An LLM's context is like a human's short-term memory. Trying to stuff it with every potentially relevant piece of information is challenging. It leads to context rot, a concept where the model's 'attention budget' gets exhausted, causing it to lose focus and derail its own reasoning. For example, one recent "needle in a haystack" (NIAH) benchmark in NOLIMA: Long-Context Evaluation Beyond Literal Matching noted that performance "degrades significantly as context length increases," observing that at 32K tokens, "11 models drop below 50% of their strong short-length baselines." Inefficiency within the context window directly affects the agent's reliability.
The solution isn't just better prompts, but an emerging discipline: context engineering. It’s the art of managing the model's limited attention.
Beyond RAG: the shift to "just-in-time" context for AI agents
Previously, the standard approach was RAG, which involved a form of retrieval before inference, where all potentially relevant data was processed and fed into the system prompt upfront for it to reason over.
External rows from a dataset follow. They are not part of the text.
File: design/flow/run.sh
#!/bin/bash
# OpenROAD 26Q1-2900-gdf79404cd8, Yosys 0.63+post, stock flow scripts
make -C /OpenROAD-flow-scripts/flow DESIGN_CONFIG=/design/flow/config.mk WORK_HOME=/design/flow/orfs finish
File: design/flow/config.mk
export PLATFORM = sky130hd
export DESIGN_NAME = Mux2
export DESIGN_NICKNAME = Mux2
export VERILOG_FILES = /design/flow/design.v
export SDC_FILE = /design/flow/constraint.sdc
export NUM_CORES = 4
export LEC_CHECK = 1
export CORE_AREA = 10 10 70 70
export DIE_AREA = 0 0 80 80
File: design/flow/constraint.sdc
current_design Mux2

set clk_period 1.0
set clk_io_pct 0.2

create_clock -name clk0 -period $clk_period

set non_clock_inputs [all_inputs -no_clocks]
set_input_delay [expr $clk_period * $clk_io_pct] -clock clk0 $non_clock_inputs
set_output_delay [expr $clk_period * $clk_io_pct] -clock clk0 [all_outputs]
`design.v`:
```
`timescale 1ns / 1ps
module write_lcd_block(
   input clk,
	input reset_n,
	input [7:0] data_btn,
	input prell_flag,
	output reg RW_btn_lcd,
	output reg RS_btn_lcd,
	output reg E_btn_lcd,
	output reg [7:0] data_btn_lcd
);
		reg[1:0] state = 2'b00; 
	parameter state_idle = 2'b00;
	parameter state_buffer = 2'b01;
	parameter state_write =  2'b10;
	parameter state_reset = 2'b11;
	always @ (posedge clk or negedge reset_n) begin 
		if (!reset_n) begin 
			state <= state_idle;
			RW_btn_lcd <= 0;
			RS_btn_lcd <= 0;
			E_btn_lcd <= 0;
			data_btn_lcd <=0;
		end else begin 
		case (state)
			state_idle:
				if(prell_flag)begin
					state <= state_buffer;
				end 
			state_buffer:begin 
				RW_btn_lcd <= 0;
				RS_btn_lcd <= 1;
				E_btn_lcd  <= 1;
				data_btn_lcd <= data_btn;
				state <= state_write;
		  end
			state_write:begin 
				RW_btn_lcd <= 0;
				RS_btn_lcd <= 1;
				E_btn_lcd <= 0;
				data_btn_lcd <=data_btn;
				state <= state_reset;
				end
			state_reset:
				if(!prell_flag) begin
						state <= state_idle;
				end
			endcase
		end 
	end
endmodule
```
[/design/flow/design.v]
`timescale 1ns / 1ps
module InitLCD(
		input clk, 
		input reset_n, 
		output reg RS_init_lcd, 
		output reg RW_init_lcd, 
		output reg E_init_lcd,
		output reg init_complete_flag,
		output reg [7:0] data_init_lcd
    );
	 parameter power_on     =  3'b000;
	 parameter function_set =  3'b001;
	 parameter display_on_off =3'b010;
	 parameter display_clear = 3'b011;
	 parameter mode_set      = 3'b100;
	 parameter init_complete = 3'b101;
	 reg [15:0] counter;
	 reg [2:0] state;
	 always @(posedge clk or negedge reset_n) begin 
		if(!reset_n) begin 
			state <= power_on;
			counter <= 3906;
			init_complete_flag <= 0;
			RS_init_lcd <= 0;
			RW_init_lcd <= 0;
			E_init_lcd <= 0;
			data_init_lcd <= 8'b00000000;
		end else begin
	case (state)
		power_on: begin
			data_init_lcd <= 8'b00111000;
			E_init_lcd <= 1;
			if(counter != 0) begin
				counter <= counter - 1'b1;
			end else begin
			E_init_lcd <= 0;
			state <= function_set;
			counter <=4 ;
			end
			end
		function_set:begin
			data_init_lcd <=8'b00001110;
			E_init_lcd <=1;
		   if(counter!=0) begin
				counter <= counter - 1'b1;
			end else begin
			E_init_lcd <= 0 ;
			state <= display_on_off;
			counter <= 4;
			end
			end
		display_on_off:begin
				data_init_lcd <= 8'b00000001;
				E_init_lcd <=1 ;
			if(counter!=0) begin
				counter <= counter - 1'b1;
			end else begin
				E_init_lcd <=0;
				state <= display_clear;
				counter <= 148;
				end
			end
		display_clear:begin
				data_init_lcd <= 8'b00000110;
				E_init_lcd <= 1 ;
			if(counter!=0) begin
				counter <= counter - 1'b1;
			end else begin
				E_init_lcd <= 0 ;
				state<=mode_set;
				counter <= 0;
			end
			end
		mode_set:begin
				E_init_lcd <= 1 ;
			if(counter!=0) begin
				counter <= counter - 1'b1;
			end else begin
				E_init_lcd <= 0 ;
				state <= init_complete;
				counter <= 4;
			end
			end
		init_complete:begin
			init_complete_flag <= 1;
		end
	endcase
end
end
endmodule
[/design/flow/run.sh]
#!/bin/bash
# OpenROAD 26Q1-2900-gdf79404cd8, Yosys 0.63+post, stock flow scripts
make -C /OpenROAD-flow-scripts/flow DESIGN_CONFIG=/design/flow/config.mk WORK_HOME=/design/flow/orfs finish
[/design/flow/config.mk]
export PLATFORM = sky130hd
export DESIGN_NAME = InitLCD
export DESIGN_NICKNAME = InitLCD
export VERILOG_FILES = /design/flow/design.v
export SDC_FILE = /design/flow/constraint.sdc
export NUM_CORES = 4
export LEC_CHECK = 1
export CORE_UTILIZATION = 30
[/design/flow/constraint.sdc]
current_design InitLCD

set clk_period 4.4
set clk_io_pct 0.2

create_clock -name clk0 -period $clk_period [get_ports {clk}]

set non_clock_inputs [all_inputs -no_clocks]
set_input_delay [expr $clk_period * $clk_io_pct] -clock clk0 $non_clock_inputs
set_output_delay [expr $clk_period * $clk_io_pct] -clock clk0 [all_outputs]
==> flow_metrics.env <==
# flow metrics
export IMPL_status="completed"
export IMPL_ys_types=42
export IMPL_ant_nets=0
export IMPL_worstHoldPathType="reg2reg"
export IMPL_root_buffer="clkbuf_8"
export IMPL_drc=0
export IMPL_slew_viol_final=0
export IMPL_r2r_end="counter[10]$_DFFE_PN1P_"
export IMPL_synth_warnings=1
export IMPL_final_cell_mix="dfrtp_1 (21), nor2_1 (16), o21ai_0 (9), clkdlybuf4s50_1 (9)"
export IMPL_async_flop_share_pct=100
export IMPL_finalSetupViolCount=0
export IMPL_clock_skew_ns=0.00165
export IMPL_dpl_cell_area_mm2=0.00152
export IMPL_post_cts_setup_buffers=0
export IMPL_dieArea_mm2=0.00503
export IMPL_warnings=26
export IMPL_io_buffers=9
export IMPL_drv_cap=0
export IMPL_clkPwrFrac_pct=43.4
export IMPL_area_growth_pct=12.0
export IMPL_routedWlPerCell_um=13.3
export IMPL_p_leak_nw=0.700
export IMPL_grt_first_pass_wirelength_um=4660
export IMPL_grt_max_degree=29
export IMPL_syn_inst=141
export IMPL_insertedDiodeCount=0
export IMPL_core_region_area_mm2=0.00444
export IMPL_antenna_found_initial=0
export IMPL_nFillCells=432
export IMPL_worstMarginPinSlew_ns=0.575
export IMPL_ys_ff=28
export IMPL_vdd_ir_drop_max_mv=0.216
export IMPL_design_area_mm2=0.00159
export IMPL_yosysChipArea_mm2=0.00142
export IMPL_cts_tree="done"
export IMPL_reg2reg_from="counter[0]$_DFFE_PN0P_"
export IMPL_layout_cells_most_common="dfrtp_1"
export IMPL_fp_util_pct=32.0
export IMPL_syn_area_mm2=0.00142
export IMPL_power_internal_w=0.000381
export IMPL_crit_chain="inv_1 > ha_1 > nor3b_1 > o211ai_1 > or4b_2 > a21oi_1"
export IMPL_top_area_cell="dfrtp_1"
export IMPL_ff_type="dfrtp_1"
export IMPL_min_path_cells=1
export IMPL_rsz0062_at_grt="no"
export IMPL_dp_hpwl_um=1740
export IMPL_wirelength_um=2630
export IMPL_finalCriticalPeriod_ns=2.33
export IMPL_cts_sinks=28
export IMPL_comb_power_share_pct=1.3
export IMPL_ios=14
export IMPL_rr_worst_depth=6
export IMPL_regToRegSetupSlack_ns=2.07
export IMPL_ys_seq_share_pct=49.8
export IMPL_p_per_area_mw_per_mm2=292
export IMPL_arrival_ns=2.54
export IMPL_worstSetupStartpointType="flop"
export IMPL_required_ns=4.61
export IMPL_drt_initial_drc_count=51
export IMPL_p_sw_share_pct=18.3
export IMPL_ys_cells=141
export IMPL_viasPerCell=5.24
export IMPL_max_slew_margin_rel_pct=61.5
export IMPL_placementRows=24
export IMPL_cpPeakStageDelay_ns=0.70
export IMPL_comb_area_um2=632
export IMPL_max_freq_ghz=0.429
export IMPL_grt_pass1_vias=1000
export IMPL_numCtsBuffers=3
export IMPL_p_sw_w=0.0000853
export IMPL_tns_ns=0
export IMPL_drt_first_pass_iters=4
export IMPL_place_congestion=0.850
export IMPL_period_used_pct=53.0
export IMPL_hold_viol=0
export IMPL_drive_gt1_share_pct=19.2
export IMPL_flop_area_um2=709
export IMPL_slowest_stage="or4b_2"
export IMPL_clk_pin_slew_worst_paths_ns=0.09
export IMPL_holdBufCountCts=0
export IMPL_dieWidth_um=70.9
export IMPL_clkLatencyLatePin_ns=0.27
export IMPL_gr_total_overflow=0
export IMPL_critPathCaptureType="flop"
export IMPL_htree_num_levels=1
export IMPL_yosysTopAreaCellShare_pct=36.9
export IMPL_whs_endpoint="state[4]$_DFF_PN0_"
export IMPL_synth_area_top_cells="dfrtp_1 (37%), dfstp_2 (13%), nor2_1 (4.2%), o21ai_0 (3.2%), buf_4 (3.2%)"
export IMPL_share_seq_of_total_power_pct=55.3
export IMPL_cp_max_fo=6
export IMPL_critPathKind="reg2reg"
export IMPL_enable_flop_cells=0
export IMPL_min_from="state[4]$_DFF_PN0_"
export IMPL_vias=1038
export IMPL_clock_path_buffers=2
export IMPL_syn_mean_instance_area_um2=10.1
export IMPL_cts_resized=0
export IMPL_die_y_um=70.9
export IMPL_grt_usage_pct=11.7
-- cell type report --
cell class	instances	area share, %
inverters	5	1.18
clock buffers	3	2.59
clock inverters	1	1.88
flip-flops and latches	28	44.5
repair buffers	10	6.12
well taps	52	4.08
multi-input cells	99	39.6
-- power by group through the flow --
| stage | logic (W) | registers, W | clock network [W] |
|---|---|---|---|
| CTS | 0.00000694 | 0.000258 | 0.000210 |
| global route | 0.00000770 | 0.000258 | 0.000217 |
| finish | 0.00000628 | 0.000257 | 0.000202 |
-- stage by stage --
stage	hold slack, ns	total power (W)	instances	util (%)	setup WS (ns)
floorplan	0.410	0.000265	144	-	2.34
global placement	0.437	0.000269	194	34.3	2.20
detailed placement	0.440	0.000269	194	34.3	2.12
CTS	0.464	0.000474	198	35.9	2.09
global route	0.476	0.000482	198	35.9	1.89
finish	0.455	0.000466	198	35.9	2.07
-- layer usage --
| metal | routed length [um] | GRT usage (%) | vias to the layer above |
|---|---|---|---|
| li1 | - | - | 514 |
| met1 | 1340 | 18.5 | 497 |
| met2 | 1160 | 17.4 | 25 |
| met3 | 124 | 2.75 | 2 |
| met4 | 12 | 1.33 | 0 |
| met5 | 0 | 0 | - |
-- worst max-delay path: cells and delay by family (launching register included) --
family	cells	cell delay [ns]
simple gates	2	1.10
compound gates	2	0.47
flops	1	0.41
fa+ha+maj	1	0.19
buf+inv	1	0.10
-- synth_stat cells (5+ instances only) --
master and count:
nand2_1 5, buf_4 6, nor3_1 7, dfrtp_1 21, dfstp_2 7, o21ai_0 9, or3_1 5, a21oi_1 6
nor2_1 16, o211ai_1 5, inv_1 5
-- logic make-up (layout without fill, tap and decap cells) --
logic type	count (synthesis)	count (layout)	share of synthesized area (%)
simple gates	55	55	22.5
fa+ha+maj	2	2	1.76
buf+inv	17	19	6.59
compound gates	32	32	14.7
other cells	1	4	0.263
mux	4	4	3.16
flops	28	28	49.8
xor+xnor	2	2	1.23
-- worst max path at each step --
stage | from | to | cells after the start
final | counter[0]$_DFFE_PN0P_ | counter[10]$_DFFE_PN1P_ | 6
after global routing | counter[2]$_DFFE_PN0P_ | counter[9]$_DFFE_PN1P_ | 4
after CTS | counter[0]$_DFFE_PN0P_ | counter[10]$_DFFE_PN1P_ | 6
No activity file was given, so power comes from the tool's default toggle rates.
As reasoning models become more intelligent, cheaper, and better at handling long contexts, the trend is shifting toward agents that use tools for 'just-in-time' retrieval. This allows the agent to iteratively probe sources, breaking down and reformulating queries to adapt its search as it learns. Engineering focus shifts from exhaustive data pre-processing to equipping the agent with the right tools and honing its ability to discover and steer towards the most relevant context on its own.
Context engineering isn't just about the instructions we give an agent; it's about curating and managing the context window to the model at any given moment. When an agent runs in a loop, it generates a constantly evolving universe of information - user messages, tool outputs, and its own internal thoughts. Context engineering is the art and science of deciding what from that universe makes it into the agent's limited "working memory."
This is where relevance in retrieval becomes the cornerstone of effective context engineering. For an agent to perform reliably - whether in financial research or customer support - it needs access to vast amounts of domain-specific knowledge. Relevance in retrieval acts as the essential bridge between an agent's powerful reasoning and the data that gives it purpose.
In this post, we'll break down the retrieval strategies that are key to mastering context engineering. We'll show how a deliberate focus on relevance helps build smarter, more efficient, and more reliable AI agents.
Relevance in context retrieval
To engineer for high relevance - improving both recall and precision - we recommend to start with a hybrid search strategy for retrieval. This approach combines the precision of lexical search for specific identifiers with the semantic recall of vector search, maximizing the signal-to-noise ratio of the retrieved context.
This hybrid approach acts as the first line of defense against context rot, ensuring that only the most potent information enters the agent's limited working memory.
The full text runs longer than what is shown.